▸ **Problem to work on**
Exactly as they appear below, repeat the lines from the one with "tap | 229 | 287 | 0.0248" through the one with "layout | 808 |", and no others.

(Beginning of Information provided)

File: src/hdl/tfd_ram.sv
// Generic single-port-write, single-port-read RAM with registered read data.
`default_nettype none

module tfd_ram #(
   parameter int DEPTH = 32,
   parameter int WIDTH = 8
) (
   input  wire logic                     clock,
   input  wire logic                     wr_en,
   input  wire logic [$clog2(DEPTH)-1:0] wr_addr,
   input  wire logic [WIDTH-1:0]         wr_data,
   input  wire logic [$clog2(DEPTH)-1:0] rd_addr,
   output      logic [WIDTH-1:0]         rd_data
);

   logic [WIDTH-1:0] mem [DEPTH];
   logic [WIDTH-1:0] rd_data_ff;

   always_ff @(posedge clock) begin
      if (wr_en) begin
         mem[wr_addr] <= wr_data;
      end
      rd_data_ff <= mem[rd_addr];
   end

   assign rd_data = rd_data_ff;

endmodule

`default_nettype wire

File: config.mk
export PLATFORM = sky130hd
export DESIGN_NAME = tfd_ram
export DESIGN_NICKNAME = d
export VERILOG_FILES = /design/src/hdl/tfd_ram.sv
export SDC_FILE = /design/constraint.sdc
export NUM_CORES = 1
export LEC_CHECK = 0
export BUFFER_PORTS_ARGS = -buffer_cell sky130_fd_sc_hd__buf_2
export CORE_MARGIN = 2
export CORE_UTILIZATION = 54
export CTS_BUF_LIST = sky130_fd_sc_hd__clkbuf_4
export DETAILED_ROUTE_END_ITERATION = 8
export MAX_ROUTING_LAYER = met4
export PLACE_DENSITY = 0.77
export SYNTH_ARGS = -nofsm -noshare
export SYNTH_HDL_FRONTEND = slang
export SYNTH_SLANG_ARGS = --single-unit
File: constraint.sdc
create_clock -name clock -period 2.31 [get_ports clock]
set_clock_uncertainty 0.05 [all_clocks]
set_input_delay 0.1155 -clock clock [delete_from_list [all_inputs] [get_ports clock]]
set_output_delay 0.1155 -clock clock [all_outputs]
set_load 0.01 [all_outputs]
---- Word-level counts from Yosys, hierarchy flattened ----
Memories as Yosys holds them, arrays and structs flattened. A register that Yosys moved wholly into a read port is not among the register bits.
Index checks and enable logic that the tools add are counted.
storage, ports and cells
  flip-flop bits (word level) ............. 0
  latch bits .............................. 0
  RAM bits ................................ 256
  bits in read-only memories .............. 0
  output and inout port bits .............. 8
  logic and storage cells ................. 3
  memories kept ........................... 1
cells by class
  add/sub/neg operators ................... 0
  multipliers ............................. 0
  divide/modulo/power cells ............... 0
  order comparisons ....................... 0
  equality and inequality tests ........... 0
  shift-type cells ........................ 0
  muxes and demuxes ....................... 2
  bitwise logic cells ..................... 0
  reductions and logical operators ........ 0
memories
  memory  depth  bits a word  rd ports  clocked after memory_dff  wr ports  line  text
  mem     32     8            1         1                         1         16    logic [WIDTH-1:0] mem [DEPTH];
operators with widths
  operator          count
  2-to-1 mux 1 bit  2

---- Logic depth before layout (Yosys ltp) ----
Gate-level depths: netlist of the first run.
  depth in word-level cells ............... 2
  depth in mapped cells ................... 5
  gate-level depth less buffers ........... 3

---- Least setup slack after synthesis of the first run ----
Ideal clock, no wire load.
  path type ............................... input to register
  start ................................... input port rd_addr[2]
  end ..................................... register rd_data_ff[0] (netlist: rd_data[0]), read port of mem
  setup time .............................. 121 ps
  arrival time ............................ 1,797 ps
  path slack .............................. 342 ps
  stages on the path ...................... 5
  path buffers ............................ 2
  cell sequence ........................... clkbuf_1 -> clkbuf_1 -> mux4_2 -> mux4_2 -> mux2_2
RTL lines
  element          line  text
  start, declared  12    input wire logic [$clog2(DEPTH)-1:0] rd_addr,
  end, declared    17    logic [WIDTH-1:0] rd_data_ff;

==> results of run 1 <==
cell usage in the layout (no fill, tap or decap):
| cell type | netlist | routed |
|---|---|---|
| edfxtp_1 | 256 | 256 |
| clkbuf_4 | 0 | 93 |
| mux4_2 | 80 | 80 |
| buf_4 | 6 | 34 |
| nor2_1 | 33 | 33 |
| buf_2 | 1 | 26 |
| clkinv_1 | 0 | 13 |
| dlygate4sd3_1 | 0 | 9 |
| mux2_2 | 8 | 8 |
| dfxtp_1 | 8 | 8 |
| nand3b_1 | 5 | 5 |
| buf_12 | 0 | 4 |
| or3b_2 | 3 | 3 |
| nand3_1 | 2 | 2 |
| clkinv_2 | 0 | 2 |
| diode_2 | 0 | 1 |
| nand2_1 | 1 | 1 |
| or3_1 | 1 | 1 |
worst min-delay path by stage:
stage / start / to / slack (ns) / cells past startpoint
after CTS: rd_addr[4] / rd_data[0] / 0.03 / 3
after floorplan: wr_data[0] / mem[0][0] / 0.16 / 0
after detailed placement: rd_addr[3] / rd_data[0] / 0.49 / 2
final: rd_addr[4] / rd_data[0] / 0.07 / 3
after global routing: rd_addr[4] / rd_data[0] / 0.06 / 3
after global placement: rd_addr[3] / rd_data[7] / 0.49 / 2
power by group:
group	total (mW)	switching, mW	internal (mW)
registers	5.35	0.0294	5.32
logic	0.514	0.276	0.238
clock network	3.49	1.67	1.82
synthesized netlist by cell type (all sizes together):
cell type / instances / area, µm²
nand2: 1 / 3.75
nand3b: 5 / 37.5
mux2: 8 / 90.1
buf: 14 / 83.8
or3b: 3 / 26.3
nor2: 33 / 124
clkbuf: 6 / 22.5
mux4: 80 / 1800
dfxtp: 8 / 160
edfxtp: 256 / 7690
or3: 1 / 6.26
nand3: 2 / 10.0
stage by stage:
step | hold slack [ns] | power (mW) | setup slack (ns)
2_1_floorplan | 0.164 | 5.73 | 0.342
3_3_place_gp | 0.485 | 5.94 | 0.213
3_5_place_dp | 0.490 | 5.96 | 0.181
4_1_cts | 0.0301 | 9.46 | 0.422
5_1_grt | 0.0581 | 9.73 | 0.395
6_report | 0.0749 | 9.36 | 0.422
per-layer routing:
| layer | routed length, µm | vias to the layer above | share of wire |
|---|---|---|---|
| met5 | 0 | - | 0 |
| met4 | 278 | 0 | 0.014 |
| met3 | 1630 | 16 | 0.084 |
| met2 | 9380 | 235 | 0.48 |
| met1 | 8110 | 2480 | 0.42 |
| li1 | - | 2051 | - |
flip-flops by register name (all words and copies together) (netlist names):
register / flops
rd_data: 8
mem: 256
final cells by class:
cell class | count | area [µm²] | share of cell area
antenna | 1 | 2.50 | 0.000217
clock buffer | 93 | 698 | 0.0605
clock inverter | 15 | 58.8 | 0.00509
multi-input combinational | 133 | 2100 | 0.182
sequential | 264 | 7850 | 0.680
tap | 229 | 287 | 0.0248
timing repair buffer | 73 | 556 | 0.0481
kinds of logic after synthesis:
| kind of cell | after synthesis | share of synthesized area |
|---|---|---|
| multiplexers | 88 | 0.188 |
| AND/OR/NAND/NOR | 45 | 0.0207 |
| buffers and inverters | 20 | 0.0106 |
| flip-flops | 264 | 0.781 |
worst min-delay path: stages:
cell,delay [ns]
buf_2,0.22
mux4_2,0.26
mux2_2,0.13
==> metrics.md, run 1 <==
| Metric | Value |
|---|---|
| GP Congestion | 0.801 |
| Non-filler instance count after layout | 808 |
| HPWL Detailed | 12,200 µm |
| Met1 usage | 0.307 |
| Total wire length | 19,400 µm |
| Layout cells sized above 1 | 0.433 |
| Die height | 140 µm |
| Part of the cycle the worst path needs | 0.817 |
| Fmax achieved | 530 MHz |
| Worst reg2reg path endpoint | rd_data[2] |
| CTS buffer count | 59 |
| Post-Syn Area | 10,100 µm² |
| Final setup fails | 0 |
| Root Buffer | clkbuf_4 |
| CP bufs+invs | 0 |
| Tightest Pin Transition | 0.728 ns |
| Worst hold path type | in -> reg |
| Fin Setup TNS | 0 ns |
| Status | completed |
| Core Box Area | 18,100 µm² |
| Clock sinks | 264 |
| CTS tree | done |
| Net count, final | 551 |
| First-pass GRT wire length | 29,600 µm |
| Starting Density | 0.556 |
| CP Max Fanout | 1 |
| DR vias | 4,782 |
| Initial antenna violation count | 1 |
| Library cells used by synthesis | 15 |
| Slowest CP cell | mux4_2 |
| Worst setup path endpoint | rd_data[2] |
| Register area share after synthesis | 0.781 |
| RSZ-0062 raised after global routing | false |
| Die span in x | 140 µm |
| Gr ovfl total | 0 |
| Util after Layout | 0.639 |
| Num rows | 49 |
| Lkg Pwr | 3.78 nW |
| WP data arrival | 2.36 ns |
| Initial DRC count | 552 |
| Routed vias/inst | 5.92 |
| Endpoints failing hold | 0 |
| Synth Net Count | 437 |
| Slew Viols, Final | 0 |
| Routed Antenna Nets | 0 |
| Ports | 28 |
| # Max-Cap Violations | 0 |
| FF-to-FF Start | mem[13][2] |
| Hold_buf cts | 9 |
| Pin count of the biggest net entering global routing | 65 |
| Synth Instances | 417 |
| Cell depth of the worst setup path | 3 |
| #FFs+latches synth | 264 |
| Setup crit start kind | flip-flop |
| WL per Instance | 24.0 µm |
| Clock latency on the worst-skew pair | 0.67 ns |
| Post-placement cell count | 690 |
| Syn avg cell area | 24.1 µm² |
| WS Path Type | reg -> reg |
| Critical path cell sequence | mux4_2, mux4_2, mux2_2 |
| Pwr Density | 810 nW/µm² |
| Post-CTS setup buffers | 0 |
| Met3 usage | 0.0509 |
| Vias in the first global route | 4,983 |
| Met2 Track Usage GR | 0.308 |
| Syn. warnings | 0 |
| Worst VDD drop | 0.351 mV |
| Slew HR | 0.513 |
| Most frequent CP cell | mux4_2 |
| Crit end category | flip-flop |
| CP required | 2.78 ns |
| I/O Buffers | 27 |
| Clock slew seen by the registers of the worst setup and hold paths | 0.07 ns |
| Area grow syn2layout | 14.9% |
| Min Tclk post-route | 1.89 ns |
| Fillers | 1,147 |
| Reg2reg setup slack | 0.42 ns |
| Max incr delay on CP | 0.52 ns |
| Worst setup path start | mem[13][2] |
| Top delay family on crit path | multiplexers |
| Final instance area | 11,500 µm² |
| Post_cts resized | 0 |
| Global Route Usage Sum | 0.213 |
| Reg2Reg Depth | 3 |
| Area after DPL | 10,700 µm² |
| H-tree depth | 2 |
| GR peak layer | met2 |
| DRC viols | 0 |
| Max Root-Sink Buffers | 3 |
| Die area | 19,700 µm² |
| DRT Pass-1 Iters | 5 |
(Power assumes the default switching activity.)
==> inputs of run 2 (changes only) <==
- ABC_AREA: unset -> 1
- PLACE_DENSITY: 0.77 -> 0.79
- clock period: 2.31 -> 1.64 ns (I/O delays scaled with it)
==> run 2 against run 1 <==
Effect of this change: final cell count is 66% higher; area after synthesis is 7.3% higher; via count is 56% higher; first-iteration DRC count is 71% higher; sequential share of layout area is 4.2 points lower; register-to-register slack worse by 0.02 ns; clock power is 50% higher; synthesized cell count is 120% higher; worst setup slack worse by 0.068 ns; clock-buffer cell count is 2 lower.
==> metrics.md, run 2 <==
| Metric | Value |
|---|---|
| CP bufs+invs | 1 (+1) |
| RSZ-0062 raised after global routing | false |
| #FFs+latches synth | 264 (unchanged) |
| Clock sinks | 264 (unchanged) |
| Die height | 145 µm (+3.5%) |
| Core Box Area | 19,500 µm² (+8.0%) |
| WP data arrival | 1.15 ns (-1.21 ns) |
| Layout cells sized above 1 | 0.171 (-0.261) |
| Post-placement cell count | 1,215 (+76%) |
| Cell-internal power | 10.5 mW (+42%) |
| Starting Density | 0.552 (-0.00345) |
| Status | completed |
| Clock slew seen by the registers of the worst setup and hold paths | 0.06 ns (about the same) |
| FF-to-FF Start | mem[9][6] |
| Post-Syn Area | 10,800 µm² (+7.3%) |
| Pin count of the biggest net entering global routing | 66 (+1.5%) |
| Net count, final | 1,051 (+91%) |
| Min-Delay Startpoint | wr_addr[2] |
| First-pass GRT wire length | 39,800 µm (+34%) |
| Worst VDD drop | 0.536 mV (+53%) |
| Total wire length | 25,500 µm (+31%) |
| Reg2Reg Depth | 8 (+5) |
| Area grow syn2layout | 14.2% |
| Max incr delay on CP | 0.36 ns (-0.16 ns) |
| WL per Instance | 19.0 µm (-21%) |
| DRC viols | 0 (unchanged) |
| Part of the cycle the worst path needs | 0.784 |
| Hold path cells | 4 (+1) |
| Vias in the first global route | 7,429 (+49%) |
| Sw Pwr | 3.22 mW (+63%) |
| Worst setup margin | 0.353 ns (-0.0681 ns) |
| Post-CTS setup buffers | 0 (unchanged) |
| Final setup fails | 0 (unchanged) |
| Endpoints failing hold | 0 (unchanged) |
| Routed vias/inst | 5.55 (-6.3%) |
| Die area | 21,100 µm² (+7.1%) |
| # Max-Cap Violations | 0 (unchanged) |
| HPWL Detailed | 14,800 µm (+22%) |
| Initial DRC count | 946 (+71%) |
| Critical path cell sequence | buf_2 |
| CTS buffer count | 66 (+12%) |
| Register area share after synthesis | 0.728 (-0.0531) |
| Most used DFF post-synth | edfxtp_1 |
| Fin Setup TNS | 0 ns (unchanged) |
| Util after Layout | 0.631 (-0.00775) |
| Library cells used by synthesis | 12 (-3) |
| Fmax achieved | 777 MHz |
| Reg with most FFs | mem |
| Syn. warnings | 0 (unchanged) |
| Top delay family on crit path | flip-flops |
| Commonest cells post-synth | nand2_1, edfxtp_1, nand3_1, nor2_1, buf_6 |
| Commonest non-fill, non-tap cell in the layout | nand2_1 |
| Logic pwr share | 0.070 (+0.015) |
| Top cell type's share of synthesized area | 0.713 (-0.0520) |
| Slowest CP cell | dfxtp_1 |
| Reg2reg setup slack | 0.40 ns (-0.02 ns) |
| Setup crit start kind | flip-flop |
| Pwr Density | 1120 nW/µm² (+38%) |
| Worst reg2reg path endpoint | rd_data[6] |
| Crit end category | output pin |
| CTS tree | done |
| Fillers | 1,518 (+32%) |
| CP Max Fanout | 1 (unchanged) |
| Dominant cell type by area after synthesis | edfxtp_1 |
| H-tree depth | 3 (+1) |
| Lkg Pwr | 4.75 nW (+25%) |
| Area after DPL | 11,400 µm² (+6.4%) |
| Max Root-Sink Buffers | 3 (unchanged) |
| CP required | 1.51 ns (-1.27 ns) |
| Top-count cell post-synth | nand2_1 |
| Routed Antenna Nets | 0 (unchanged) |
| Sequential power share | 0.548 (-0.024) |
| Worst hold path type | in -> reg |
| Root Buffer | clkbuf_4 |
| Ports | 28 (unchanged) |
| GP Congestion | 0.872 (+8.9%) |
| Final instance area | 12,300 µm² (+6.7%) |
| Max FFs per register | 256 (unchanged) |
| Initial antenna violation count | 1 (unchanged) |
| Synth Instances | 922 (+120%) |
| Non-filler instance count after layout | 1,341 (+66%) |
| DRT Pass-1 Iters | 6 (+1) |
| DR vias | 7,438 (+56%) |
| Min Tclk post-route | 1.29 ns |
| Die span in x | 145 µm (+3.5%) |
| Gr ovfl total | 0 (unchanged) |
| Clock power share | 0.382 (+0.009) |
| Most frequent cells in the layout | nand2_1, edfxtp_1, nand3_1 |
| WS Path Type | reg -> out |
| Clock latency on the worst-skew pair | 0.66 ns (about the same) |
| I/O Buffers | 27 (unchanged) |
| Area contributors post-synth | edfxtp_1, nand2_1, nand3_1 |
| Number of synthesized flops with an enable pin | 256 (unchanged) |
| Synth Net Count | 942 (+120%) |
| Synth async-reset ratio | 0 (unchanged) |
| Syn avg cell area | 11.7 µm² (-51%) |
| Slew HR | 0.490 (-0.0234) |
| Sw Ratio | 0.235 (+0.0239) |
| Tightest Pin Transition | 0.765 ns (+0.0378 ns) |
| Global Route Usage Sum | 0.253 (+0.0401) |
| Dpl ws | 0.192 ns (+0.0114 ns) |
| Num rows | 51 (+4.1%) |
| Slew Viols, Final | 0 (unchanged) |
| End of the worst hold path | mem[6][1] |
run 2: cell types whose count changed in the layout (fill, tap and decap cells not counted), moves of 3 or more:
cell and change:
nand3b_1 -5, dlygate4sd3_1 +4, or3b_2 -3, inv_1 +8, nand2_1 +359, mux4_2 -80
buf_12 +7, buf_4 +9, nand3_1 +200, inv_2 +7, mux2_2 -8
run 2: how the worst max path moves through the flow:
stage	start	end	slack, ns	depth (start not counted)
after floorplan	wr_addr[0]	mem[0][0]	0.47	3
after global placement	rd_addr[0]	rd_data[0]	0.21	11
after detailed placement	rd_addr[0]	rd_data[5]	0.19	11
after CTS	mem[29][0]	rd_data[0]	0.02	9
after global routing	mem[9][6]	rd_data[6]	0.29	8
final	rd_data[7]	rd_data[7]	0.35	1
run 2: cell families (layout without fill, tap and decap cells):
family,Yosys count,count (layout),share of synthesized area
buf+inv,62,215,0.0414
flops,264,264,0.728
other cells,0,1,0
simple gates,596,596,0.231
run 2: repair_timing:
action,in CTS,in global routing
setup endpoints to repair,0,1
hold buffers,13,1
resized for setup,0,2
hold endpoints to repair,251,1
run 2: routing by layer:
| layer | up-vias | track usage | wire (µm) |
|---|---|---|---|
| met3 | 64 | 0.0567 | 2740 |
| met5 | - | - | 0 |
| li1 | 3451 | - | - |
| met4 | 0 | 0.107 | 665 |
| met1 | 3469 | 0.327 | 9720 |
| met2 | 454 | 0.390 | 12400 |
run 2: power by group through the flow:
stage          clock network, mW  logic [mW]  registers [mW]
2_1_floorplan                  0       0.540            7.67
3_3_place_gp                   0       0.897            7.67
3_5_place_dp                   0       0.922            7.67
4_1_cts                     5.32       0.954            7.53
5_1_grt                     5.68        1.05            7.53
6_report                    5.25       0.964            7.53
run 2: worst reg2reg max path, stage by stage (launching register included):
cell,delay (ns)
edfxtp_1,0.37
nand2_1,0.08
nand3_1,0.11
nand3_1,0.13
nand2_1,0.06
nand2_1,0.12
nand2_1,0.09
nand2_1,0.07
nand2_1,0.06
run 2: final cells by class:
class,instances,area (µm²),share of cell area
diodes,1,2.50,0.000203
well taps,265,332,0.0269
repair buffers,93,803,0.0652
multi-input cells,596,2500,0.203
clock inverters,21,108,0.00874
inverters,10,38.8,0.00315
flip-flops and latches,264,7850,0.637
clock buffers,91,683,0.0555
run 2: metrics by stage:
stage | total power [mW] | hold slack (ns)
after floorplan | 8.21 | 0.131
final | 13.7 | 0.0509
after CTS | 13.8 | 0.0178
after detailed placement | 8.59 | 0.380
after global placement | 8.57 | 0.376
after global routing | 14.3 | 0.0548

(End of Information provided)

▸ **Task result**
tap | 229 | 287 | 0.0248
timing repair buffer | 73 | 556 | 0.0481
kinds of logic after synthesis:
| kind of cell | after synthesis | share of synthesized area |
|---|---|---|
| multiplexers | 88 | 0.188 |
| AND/OR/NAND/NOR | 45 | 0.0207 |
| buffers and inverters | 20 | 0.0106 |
| flip-flops | 264 | 0.781 |
worst min-delay path: stages:
cell,delay [ns]
buf_2,0.22
mux4_2,0.26
mux2_2,0.13
==> metrics.md, run 1 <==
| Metric | Value |
|---|---|
| GP Congestion | 0.801 |
| Non-filler instance count after layout | 808 |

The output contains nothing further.